EXERCISE AIM
When a line of the entries contains the word "memory", report that line.
....
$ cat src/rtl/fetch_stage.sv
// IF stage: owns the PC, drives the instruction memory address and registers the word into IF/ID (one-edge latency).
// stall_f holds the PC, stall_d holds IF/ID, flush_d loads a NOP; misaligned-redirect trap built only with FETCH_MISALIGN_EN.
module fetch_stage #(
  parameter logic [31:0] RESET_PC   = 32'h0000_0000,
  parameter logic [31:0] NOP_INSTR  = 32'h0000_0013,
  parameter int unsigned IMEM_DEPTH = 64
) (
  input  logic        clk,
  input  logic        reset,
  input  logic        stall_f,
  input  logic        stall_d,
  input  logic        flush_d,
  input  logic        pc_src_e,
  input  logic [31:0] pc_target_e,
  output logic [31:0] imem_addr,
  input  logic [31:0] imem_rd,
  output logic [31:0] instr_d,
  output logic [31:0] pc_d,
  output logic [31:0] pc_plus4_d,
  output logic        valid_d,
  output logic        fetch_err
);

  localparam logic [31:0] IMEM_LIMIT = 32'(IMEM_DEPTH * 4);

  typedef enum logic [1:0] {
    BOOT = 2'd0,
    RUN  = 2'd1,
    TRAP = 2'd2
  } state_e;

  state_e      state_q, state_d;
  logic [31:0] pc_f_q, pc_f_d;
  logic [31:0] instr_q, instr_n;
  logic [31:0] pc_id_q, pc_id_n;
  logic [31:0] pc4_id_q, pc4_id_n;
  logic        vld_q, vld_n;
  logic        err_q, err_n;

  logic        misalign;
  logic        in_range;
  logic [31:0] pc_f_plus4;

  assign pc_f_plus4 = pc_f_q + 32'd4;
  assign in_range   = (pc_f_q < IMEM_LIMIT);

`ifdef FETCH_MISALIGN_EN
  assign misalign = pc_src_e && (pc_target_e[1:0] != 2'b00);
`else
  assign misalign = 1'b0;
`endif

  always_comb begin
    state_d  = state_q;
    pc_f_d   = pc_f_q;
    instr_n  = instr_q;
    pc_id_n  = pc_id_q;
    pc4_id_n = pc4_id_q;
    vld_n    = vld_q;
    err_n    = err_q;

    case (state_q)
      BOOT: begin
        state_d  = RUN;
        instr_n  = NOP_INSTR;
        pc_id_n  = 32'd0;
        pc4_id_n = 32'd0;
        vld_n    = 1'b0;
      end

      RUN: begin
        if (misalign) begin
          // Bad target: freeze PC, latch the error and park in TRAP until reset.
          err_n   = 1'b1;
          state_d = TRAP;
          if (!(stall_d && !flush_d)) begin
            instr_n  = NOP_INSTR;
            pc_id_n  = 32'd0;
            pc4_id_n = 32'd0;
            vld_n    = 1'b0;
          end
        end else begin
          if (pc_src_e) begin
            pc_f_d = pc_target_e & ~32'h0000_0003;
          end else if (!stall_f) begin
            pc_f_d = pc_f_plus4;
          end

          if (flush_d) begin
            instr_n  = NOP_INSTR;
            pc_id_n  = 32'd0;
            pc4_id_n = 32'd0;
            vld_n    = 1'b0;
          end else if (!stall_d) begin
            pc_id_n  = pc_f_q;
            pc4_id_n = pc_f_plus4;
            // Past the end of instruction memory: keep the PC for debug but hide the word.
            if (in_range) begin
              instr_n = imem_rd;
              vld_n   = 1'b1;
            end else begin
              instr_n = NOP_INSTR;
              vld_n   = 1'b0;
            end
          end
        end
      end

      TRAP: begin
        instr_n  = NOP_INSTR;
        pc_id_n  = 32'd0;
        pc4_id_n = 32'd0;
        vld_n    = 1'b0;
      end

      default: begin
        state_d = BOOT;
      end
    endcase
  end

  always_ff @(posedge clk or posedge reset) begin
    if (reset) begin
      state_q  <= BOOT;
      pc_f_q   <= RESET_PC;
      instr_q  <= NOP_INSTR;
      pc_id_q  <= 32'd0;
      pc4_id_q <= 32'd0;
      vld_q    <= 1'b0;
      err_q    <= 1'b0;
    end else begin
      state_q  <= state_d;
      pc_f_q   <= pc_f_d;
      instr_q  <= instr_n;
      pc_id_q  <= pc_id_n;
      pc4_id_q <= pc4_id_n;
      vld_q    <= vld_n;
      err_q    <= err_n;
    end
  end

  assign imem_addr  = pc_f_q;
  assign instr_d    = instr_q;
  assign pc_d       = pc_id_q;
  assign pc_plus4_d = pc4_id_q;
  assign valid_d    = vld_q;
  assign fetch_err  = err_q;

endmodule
....
TASK ANSWER
// IF stage: owns the PC, drives the instruction memory address and registers the word into IF/ID (one-edge latency).
            // Past the end of instruction memory: keep the PC for debug but hide the word.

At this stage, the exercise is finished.